[TASK STATEMENT] Look through the data below and return each line where "design" appears.

---

What follows belongs to an exercise in optimizing a design on an open flow for small area, a short achievable clock period and few clock cycles; a production flow would make more cautious choices.
No functional check of the RTL was part of this run.
Power and IR drop assume default switching activity.

## flow/design.v

```verilog
module level_lut_remapper (
    input  wire        clk,
    input  wire        rst,
    input  wire        cmd_valid,
    output wire        cmd_ready,
    input  wire [63:0] cmd_data,
    output reg         rsp_valid,
    output wire [63:0] rsp_data,
    output reg         mem_valid,
    output reg         mem_we,
    output wire [31:0] mem_addr,
    output reg  [3:0]  mem_wstrb,
    output reg  [31:0] mem_wdata,
    input  wire        mem_ready,
    input  wire [31:0] mem_rdata
);
    reg [16:0] lv_a, lv_b, lv_p, lv_q;
    reg [31:0] lv_w, lv_h, lv_is, lv_os;
    reg [1:0]  lv_fmt;
    reg [31:0] lv_sb, lv_ss, lv_db, lv_ds;
    reg [15:0] up_off;
    reg [3:0]  up_sh;
    reg        up_swap;
    reg [15:0] up_lm, up_cm;
    reg [31:0] up_w, up_h, up_is, up_os, up_lay;
    reg [31:0] up_sb, up_ss, up_db, up_ds;
    localparam [2:0] S_VAL  = 3'd0;    
    localparam [2:0] S_MUL  = 3'd1;    
    localparam [2:0] S_CHK  = 3'd2;    
    localparam [2:0] S_RUN  = 3'd3;    
    localparam [2:0] S_LUT  = 3'd4;    
    localparam [2:0] S_LUT2 = 3'd5;    
    reg        idle;
    reg [2:0]  st;
    reg        unp;                    
    reg        m_lv, m_tb;             
    assign cmd_ready = idle;
    reg  [1:0]  rsp_st;
    reg  [31:0] rsp_dat;
    assign rsp_data = {6'd0, rsp_st, 24'd0, rsp_dat};
    wire [7:0]  c_op  = cmd_data[63:56];
    wire [7:0]  c_reg = cmd_data[55:48];
    wire [31:0] c_imm = cmd_data[31:0];
    wire        z_nz  = |cmd_data[47:32];
    wire        rg_nz = |c_reg;
    wire        imm_hi_nz = |c_imm[31:8];
    wire        imm_nz    = imm_hi_nz | (|c_imm[7:0]);
    wire op_wr  = (c_op == 8'h01);
    wire op_rd  = (c_op == 8'h02);
    wire op_lut = (c_op == 8'h03);
    wire op_bld = (c_op == 8'h04);
    wire op_lv  = (c_op == 8'h10);
    wire op_up  = (c_op == 8'h11);
    wire c_legal = !z_nz && (op_wr || (op_rd && !imm_nz) ||
                             (op_lut && !rg_nz && !imm_hi_nz) ||
                             ((op_bld || op_lv || op_up) && !rg_nz && !imm_nz));
    wire reg_known = (c_reg[7:5] == 3'd0) &&
                     (c_reg[4] ? (c_reg[3:0] <= 4'd13) : (c_reg[3:0] <= 4'd12));
    reg range_bad;
    always @(*) begin
        case (c_reg)
            8'h00, 8'h01, 8'h02, 8'h03:
                range_bad = (|c_imm[31:17]) || (c_imm[16] && (|c_imm[15:0]));
            8'h08:                range_bad = |c_imm[31:2];
            8'h10, 8'h13, 8'h14:  range_bad = |c_imm[31:16];
            8'h11:                range_bad = |c_imm[31:4];
            8'h12:                range_bad = |c_imm[31:1];
            default:              range_bad = 1'b0;
        endcase
    end
    reg [31:0] reg_rdval;
    always @(*) begin
        case (c_reg)
            8'h00: reg_rdval = {15'd0, lv_a};
            8'h01: reg_rdval = {15'd0, lv_b};
            8'h02: reg_rdval = {15'd0, lv_p};
            8'h03: reg_rdval = {15'd0, lv_q};
            8'h04: reg_rdval = lv_w;
            8'h05: reg_rdval = lv_h;
            8'h06: reg_rdval = lv_is;
            8'h07: reg_rdval = lv_os;
            8'h08: reg_rdval = {30'd0, lv_fmt};
            8'h09: reg_rdval = lv_sb;
            8'h0A: reg_rdval = lv_ss;
            8'h0B: reg_rdval = lv_db;
            8'h0C: reg_rdval = lv_ds;
            8'h10: reg_rdval = {16'd0, up_off};
            8'h11: reg_rdval = {28'd0, up_sh};
            8'h12: reg_rdval = {31'd0, up_swap};
            8'h13: reg_rdval = {16'd0, up_lm};
            8'h14: reg_rdval = {16'd0, up_cm};
            8'h15: reg_rdval = up_w;
            8'h16: reg_rdval = up_h;
            8'h17: reg_rdval = up_is;
            8'h18: reg_rdval = up_os;
            8'h19: reg_rdval = up_lay;
            8'h1A: reg_rdval = up_sb;
            8'h1B: reg_rdval = up_ss;
            8'h1C: reg_rdval = up_db;
            8'h1D: reg_rdval = up_ds;
            default: reg_rdval = 32'd0;
        endcase
    end
    wire acc    = cmd_valid && idle;
    wire wr_ok  = acc && c_legal && op_wr && reg_known && !range_bad;
    function [7:0] byte255;            
        input [16:0] k;
        reg   [24:0] p;
        begin
            p = {k, 8'd0} - {8'd0, k};
            byte255 = p[23:16];
        end
    endfunction
    wire [7:0]  lo_in  = byte255(lv_a);
    wire [7:0]  hi_in  = byte255(lv_b);
    wire [7:0]  lo_out = byte255(lv_p);
    wire [7:0]  hi_out = byte255(lv_q);
    wire        slope_neg = (lv_q < lv_p);
    wire [16:0] dq  = slope_neg ? (lv_p - lv_q) : (lv_q - lv_p);
    wire [16:0] dab = lv_b - lv_a;
    reg  [31:0] dm;                    
    reg  [16:0] drem;
    reg  [5:0]  dcnt;
    reg         dbusy, dload;
    wire [17:0] d_trial = {drem, dm[31]};
    wire        d_take  = (d_trial >= {1'b0, dab});
    wire [31:0] fW  = unp ? up_w  : lv_w;
    wire [31:0] fH  = unp ? up_h  : lv_h;
    wire [31:0] fIS = unp ? up_is : lv_is;
    wire [31:0] fOS = unp ? up_os : lv_os;
    wire [31:0] fSB = unp ? up_sb : lv_sb;
    wire [31:0] fSS = unp ? up_ss : lv_ss;
    wire [31:0] fDB = unp ? up_db : lv_db;
    wire [31:0] fDS = unp ? up_ds : lv_ds;
    function [1:0] mod3;
        input [31:0] v;
        integer k;
        reg [6:0] s;
        begin
            s = 7'd0;
            for (k = 0; k < 16; k = k + 1)
                s = s + {5'd0, v[2*k +: 2]};
            s = s % 7'd3;
            mod3 = s[1:0];
        end
    endfunction
    wire lay_tb = (up_lay == 32'd1);
    wire lay_ib = (up_lay == 32'd2);
    wire [34:0] is_x3 = {3'd0, fIS} + {2'd0, fIS, 1'b0};
    wire        is_small = (unp && lay_tb) ? (is_x3 < {fW, 3'd0})
                                           : ({1'b0, fIS} < {fW, 1'b0});
    wire        os_small = unp ? ({1'b0, fOS} < {fW, 1'b0}) : (fOS < fW);
    wire [32:0] src_end  = {1'b0, fSB} + {1'b0, fSS};
    wire [32:0] dst_end  = {1'b0, fDB} + {1'b0, fDS};
    wire e4 = unp && !lay_tb && !lay_ib;
    wire e5 = unp && lay_tb && (mod3(up_w) != 2'd0);
    wire e6 = (|fIS[1:0]) || (|fOS[1:0]);
    wire e7 = is_small || os_small;
    wire e8 = (|fSB[1:0]) || (|fDB[1:0]);
    wire e9 = (src_end[32] && (|src_end[31:0])) || (dst_end[32] && (|dst_end[31:0]));
    function [4:0] msb32;
        input [31:0] v;
        integer k;
        begin
            msb32 = 5'd0;
            for (k = 0; k < 32; k = k + 1)
                if (v[k]) msb32 = k[4:0];
        end
    endfunction
    reg  [4:0]  hidx;
    reg         ovs, ovd;
    reg  [31:0] srow, drow;           
    reg  [29:0] sp, dp;               
    reg  [31:0] pc;                   
    reg  [31:0] rows;                 
    reg         tph;                  
    reg         rd_done;
    reg  [9:0]  thold;                
    reg  [19:0] q0, q1;               
    reg         q0v, q1v;
    reg  [1:0]  q0t, q1t;             
    reg  [15:0] sa;                   
    reg         sav;
    reg  [1:0]  sat;
    reg         sa_below, sa_ramp;
    reg  [23:0] pk;                   
    reg  [1:0]  pos;
    reg         wr_eor, wr_eof;
    assign mem_addr = {(mem_we ? dp : sp), 2'b00};
    wire adv     = !mem_valid || mem_ready;
    wire rd_fire = mem_valid && !mem_we && mem_ready;
    wire wr_fire = mem_valid && mem_we && mem_ready;
    wire run     = !idle && (st == S_RUN);
    wire        w_two  = m_tb ? tph : (pc != 32'd1);
    wire        w_eor  = m_tb ? (tph && (pc == 32'd3)) : (pc <= 32'd2);
    wire        w_eof  = w_eor && (rows == 32'd1);
    wire [15:0] lh0 = lv_fmt[0] ? {mem_rdata[7:0],   mem_rdata[15:8]}  : mem_rdata[15:0];
    wire [15:0] lh1 = lv_fmt[0] ? {mem_rdata[23:16], mem_rdata[31:24]} : mem_rdata[31:16];
    reg  [19:0] it0, it1;
    always @(*) begin
        if (m_lv) begin
            it0 = {4'd0, lh0};
            it1 = {4'd0, lh1};
        end else if (m_tb) begin
            it0 = tph ? {mem_rdata[9:0], thold} : mem_rdata[19:0];
            it1 = mem_rdata[29:10];
        end else begin
            it0 = {2'd0, mem_rdata[15:8],  2'd0, mem_rdata[7:0]};
            it1 = {2'd0, mem_rdata[31:24], 2'd0, mem_rdata[23:16]};
        end
    end
    wire [1:0]  wtag  = {w_eof, w_eor};
    wire [1:0]  npush = rd_fire ? (w_two ? 2'd2 : 2'd1) : 2'd0;
    wire [1:0]  nq_after = {1'b0, q1v} + npush;
    wire        rd_done_n = rd_done || (rd_fire && w_eof);
    wire        tph_n     = m_tb && (rd_fire ? !tph : tph);
    wire        need1     = m_tb && !tph_n;
    wire        room      = need1 ? (nq_after <= 2'd2) : (nq_after <= 2'd1);
    wire [15:0] s0  = q0[15:0];
    wire [15:0] u0  = s0 ^ 16'h8000;
    wire        u0z = (u0[7:0] == 8'd0);
    wire [7:0]  idx_sg = u0[15:8] - {7'd0, (u0z && (u0[15:8] != 8'd0))};
    wire        sgn  = lv_fmt[1] && (st != S_LUT);
    wire [7:0]  idx  = sgn ? idx_sg : s0[15:8];
    wire [7:0]  k0   = idx - lo_in;
    wire        below0 = (idx < lo_in);
    wire        ramp0  = (idx < hi_in);
    wire [9:0]  ch_in = up_swap ? q0[19:10] : q0[9:0];
    wire [9:0]  lu_in = up_swap ? q0[9:0]   : q0[19:10];
    wire [15:0] ct    = ({6'd0, ch_in} + up_off) & up_cm;
    wire [15:0] lt    = ({6'd0, lu_in} + up_off) & up_lm;
    wire [15:0] lts   = lt << up_sh;
    wire [15:0] comb  = ct | lts;
    wire [39:0] prod  = sa[7:0] * dm + {32'd0, sa[7:0]};
    wire [7:0]  tq    = prod[31:24];
    wire [7:0]  rampv = slope_neg ? (lo_out - tq) : (lo_out + tq);
    wire [7:0]  lvb   = sa_below ? lo_out : (sa_ramp ? rampv : hi_out);
    wire [15:0] od    = m_lv ? {8'd0, lvb} : sa;
    wire [2:0]  pos_end  = {1'b0, pos} + (m_lv ? 3'd1 : 3'd2);
    wire        complete = sav && (pos_end[2] || sat[0]);
    wire [7:0]  pb0 = (pos == 2'd0) ? od[7:0] : pk[7:0];
    wire [7:0]  pb1 = (pos == 2'd1) ? od[7:0] : ((pos == 2'd0 && !m_lv) ? od[15:8] : pk[15:8]);
    wire [7:0]  pb2 = (pos == 2'd2) ? od[7:0] : pk[23:16];
    wire [7:0]  pb3 = (pos == 2'd3) ? od[7:0] : od[15:8];
    wire [3:0]  pstrb = pos_end[2] ? 4'b1111 :
                        (pos_end[1:0] == 2'd1) ? 4'b0001 :
                        (pos_end[1:0] == 2'd2) ? 4'b0011 : 4'b0111;
    wire        rd_next = !complete && !rd_done_n && room && !(m_lv && dbusy);
    wire        hbit   = fH[hidx];
    wire [32:0] s_add  = (st == S_MUL) ? ({srow, 1'b0} + (hbit ? {1'b0, fIS} : 33'd0))
                                       : ({1'b0, srow} + {1'b0, fIS});
    wire [32:0] d_add  = (st == S_MUL) ? ({drow, 1'b0} + (hbit ? {1'b0, fOS} : 33'd0))
                                       : ({1'b0, drow} + {1'b0, fOS});
    integer j;
    always @(posedge clk) begin
        if (rst) begin
            idle      <= 1'b1;
            st        <= S_VAL;
            rsp_valid <= 1'b0;
            mem_valid <= 1'b0;
            mem_we    <= 1'b0;
            dbusy     <= 1'b0;
            dload     <= 1'b0;
            q0v       <= 1'b0;
            q1v       <= 1'b0;
            sav       <= 1'b0;
            lv_a <= 17'd0; lv_b <= 17'd0; lv_p <= 17'd0; lv_q <= 17'd0;
            lv_w <= 32'd0; lv_h <= 32'd0; lv_is <= 32'd0; lv_os <= 32'd0;
            lv_fmt <= 2'd0;
            lv_sb <= 32'd0; lv_ss <= 32'd0; lv_db <= 32'd0; lv_ds <= 32'd0;
            up_off <= 16'd0; up_sh <= 4'd0; up_swap <= 1'b0;
            up_lm <= 16'd0; up_cm <= 16'd0;
            up_w <= 32'd0; up_h <= 32'd0; up_is <= 32'd0; up_os <= 32'd0;
            up_lay <= 32'd0;
            up_sb <= 32'd0; up_ss <= 32'd0; up_db <= 32'd0; up_ds <= 32'd0;
        end else begin
            rsp_valid <= 1'b0;
            if (dload) begin
                dload <= 1'b0;
                dm    <= {dq[7:0], 24'd0};
                drem  <= {8'd0, dq[16:8]};
                dcnt  <= 6'd0;
            end else if (dbusy) begin
                drem <= d_take ? (d_trial[16:0] - dab) : d_trial[16:0];
                dm   <= {dm[30:0], d_take};
                dcnt <= dcnt + 6'd1;
                if (dcnt == 6'd31) dbusy <= 1'b0;
            end
            if (acc) begin
                rsp_st  <= 2'd0;
                rsp_dat <= 32'd0;
                if (!c_legal) begin
                    rsp_valid <= 1'b1; rsp_st <= 2'd1; rsp_dat <= 32'd1;
                end else if (op_wr) begin
                    rsp_valid <= 1'b1;
                    if (!reg_known) begin
                        rsp_st <= 2'd1; rsp_dat <= 32'd2;
                    end else if (range_bad) begin
                        rsp_st <= 2'd1; rsp_dat <= 32'd3;
                    end else if (c_reg[7:2] == 6'd0) begin
                        dbusy <= 1'b1;
                        dload <= 1'b1;
                    end
                end else if (op_rd) begin
                    rsp_valid <= 1'b1;
                    if (!reg_known) begin
                        rsp_st <= 2'd1; rsp_dat <= 32'd2;
                    end else
                        rsp_dat <= reg_rdval;
                end else if (op_lut) begin
                    idle     <= 1'b0;
                    st       <= S_LUT;
                    q0[15:8] <= c_imm[7:0];
                end else if (op_bld) begin
                    rsp_valid <= 1'b1;
                end else begin
                    idle <= 1'b0;
                    st   <= S_VAL;
                    unp  <= op_up;
                end
            end
            if (wr_ok) begin
                case (c_reg)
                    8'h00: lv_a    <= c_imm[16:0];
                    8'h01: lv_b    <= c_imm[16:0];
                    8'h02: lv_p    <= c_imm[16:0];
                    8'h03: lv_q    <= c_imm[16:0];
                    8'h04: lv_w    <= c_imm;
                    8'h05: lv_h    <= c_imm;
                    8'h06: lv_is   <= c_imm;
                    8'h07: lv_os   <= c_imm;
                    8'h08: lv_fmt  <= c_imm[1:0];
                    8'h09: lv_sb   <= c_imm;
                    8'h0A: lv_ss   <= c_imm;
                    8'h0B: lv_db   <= c_imm;
                    8'h0C: lv_ds   <= c_imm;
                    8'h10: up_off  <= c_imm[15:0];
                    8'h11: up_sh   <= c_imm[3:0];
                    8'h12: up_swap <= c_imm[0];
                    8'h13: up_lm   <= c_imm[15:0];
                    8'h14: up_cm   <= c_imm[15:0];
                    8'h15: up_w    <= c_imm;
                    8'h16: up_h    <= c_imm;
                    8'h17: up_is   <= c_imm;
                    8'h18: up_os   <= c_imm;
                    8'h19: up_lay  <= c_imm;
                    8'h1A: up_sb   <= c_imm;
                    8'h1B: up_ss   <= c_imm;
                    8'h1C: up_db   <= c_imm;
                    8'h1D: up_ds   <= c_imm;
                    default: ;
                endcase
            end
            if (!idle) begin
                case (st)
                S_LUT: begin
                    if (!dbusy) begin
                        sa       <= {8'd0, k0};
                        sa_below <= below0;
                        sa_ramp  <= ramp0;
                        st       <= S_LUT2;
                    end
                end
                S_LUT2: begin
                    rsp_valid <= 1'b1;
                    rsp_st    <= 2'd0;
                    rsp_dat   <= {24'd0, lvb};
                    idle      <= 1'b1;
                end
                S_VAL: begin
                    rsp_st <= 2'd1;
                    if (e4 || e5 || e6 || e7 || e8 || e9) begin
                        rsp_valid <= 1'b1;
                        idle      <= 1'b1;
                        rsp_dat   <= e4 ? 32'd4 : e5 ? 32'd5 : e6 ? 32'd6 :
                                     e7 ? 32'd7 : e8 ? 32'd8 : 32'd9;
                    end else if (fH == 32'd0) begin
                        rsp_valid <= 1'b1;
                        idle      <= 1'b1;
                        rsp_st    <= 2'd0;
                        rsp_dat   <= 32'd0;
                    end else begin
                        srow <= fIS;
                        drow <= fOS;
                        ovs  <= 1'b0;
                        ovd  <= 1'b0;
                        hidx <= msb32(fH) - 5'd1;
                        st   <= (fH == 32'd1) ? S_CHK : S_MUL;
                    end
                end
                S_MUL: begin
                    srow <= s_add[31:0];
                    drow <= d_add[31:0];
                    ovs  <= ovs || srow[31] || s_add[32];
                    ovd  <= ovd || drow[31] || d_add[32];
                    hidx <= hidx - 5'd1;
                    if (hidx == 5'd0) st <= S_CHK;
                end
                S_CHK: begin
                    rsp_dat <= 32'd0;
                    if (ovs || (srow > fSS)) begin
                        rsp_valid <= 1'b1; idle <= 1'b1; rsp_st <= 2'd2; rsp_dat <= 32'd1;
                    end else if (ovd || (drow > fDS)) begin
                        rsp_valid <= 1'b1; idle <= 1'b1; rsp_st <= 2'd2; rsp_dat <= 32'd2;
                    end else if (fW == 32'd0) begin
                        rsp_valid <= 1'b1; idle <= 1'b1; rsp_st <= 2'd0;
                    end else begin
                        rsp_st  <= 2'd0;
                        st      <= S_RUN;
                        m_lv    <= !unp;
                        m_tb    <= unp && lay_tb;
                        srow    <= fSB;
                        drow    <= fDB;
                        sp      <= fSB[31:2];
                        dp      <= fDB[31:2];
                        pc      <= fW;
                        rows    <= fH;
                        tph     <= 1'b0;
                        rd_done <= 1'b0;
                        q0v     <= 1'b0;
                        q1v     <= 1'b0;
                        sav     <= 1'b0;
                        pos     <= 2'd0;
                    end
                end
                S_RUN: begin
                    if (adv) begin
                        if (rd_fire) begin
                            if (w_eor && !w_eof) begin
                                srow <= s_add[31:0];
                                sp   <= s_add[31:2];
                                pc   <= fW;
                                rows <= rows - 32'd1;
                            end else begin
                                sp <= sp + 30'd1;
                                if (!m_tb)    pc <= pc - 32'd2;
                                else if (tph) pc <= pc - 32'd3;
                            end
                            if (m_tb) begin
                                tph <= !tph && !w_eor;
                                if (!tph) thold <= mem_rdata[29:20];
                            end
                        end
                        rd_done <= rd_done_n;
                        if (q1v) begin
                            q0  <= q1;
                            q0t <= q1t;
                            q0v <= 1'b1;
                            q1v <= (npush != 2'd0);
                            q1  <= it0;
                            q1t <= w_two ? 2'b00 : wtag;
                        end else begin
                            q0v <= (npush != 2'd0);
                            q0  <= it0;
                            q0t <= w_two ? 2'b00 : wtag;
                            q1v <= (npush == 2'd2);
                            q1  <= it1;
                            q1t <= wtag;
                        end
                        sav      <= q0v;
                        sat      <= q0t;
                        sa       <= m_lv ? {8'd0, k0} : comb;
                        sa_below <= below0;
                        sa_ramp  <= ramp0;
                        if (sav) begin
                            if (complete) begin
                                mem_wdata <= {pb3, pb2, pb1, pb0};
                                mem_wstrb <= pstrb;
                                wr_eor    <= sat[0];
                                wr_eof    <= sat[1];
                                pos       <= 2'd0;
                            end else begin
                                pk  <= {pb2, pb1, pb0};
                                pos <= pos_end[1:0];
                            end
                        end
                        if (wr_fire) begin
                            if (wr_eor) begin
                                drow <= d_add[31:0];
                                dp   <= d_add[31:2];
                            end else
                                dp <= dp + 30'd1;
                            if (wr_eof) begin
                                rsp_valid <= 1'b1;
                                rsp_st    <= 2'd0;
                                rsp_dat   <= 32'd0;
                                idle      <= 1'b1;
                            end
                        end
                        mem_valid <= complete || rd_next;
                        mem_we    <= complete;
                    end
                end
                default: ;
                endcase
            end
        end
    end
endmodule
```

---

[EXERCISE SOLUTION]
What follows belongs to an exercise in optimizing a design on an open flow for small area, a short achievable clock period and few clock cycles; a production flow would make more cautious choices.
## flow/design.v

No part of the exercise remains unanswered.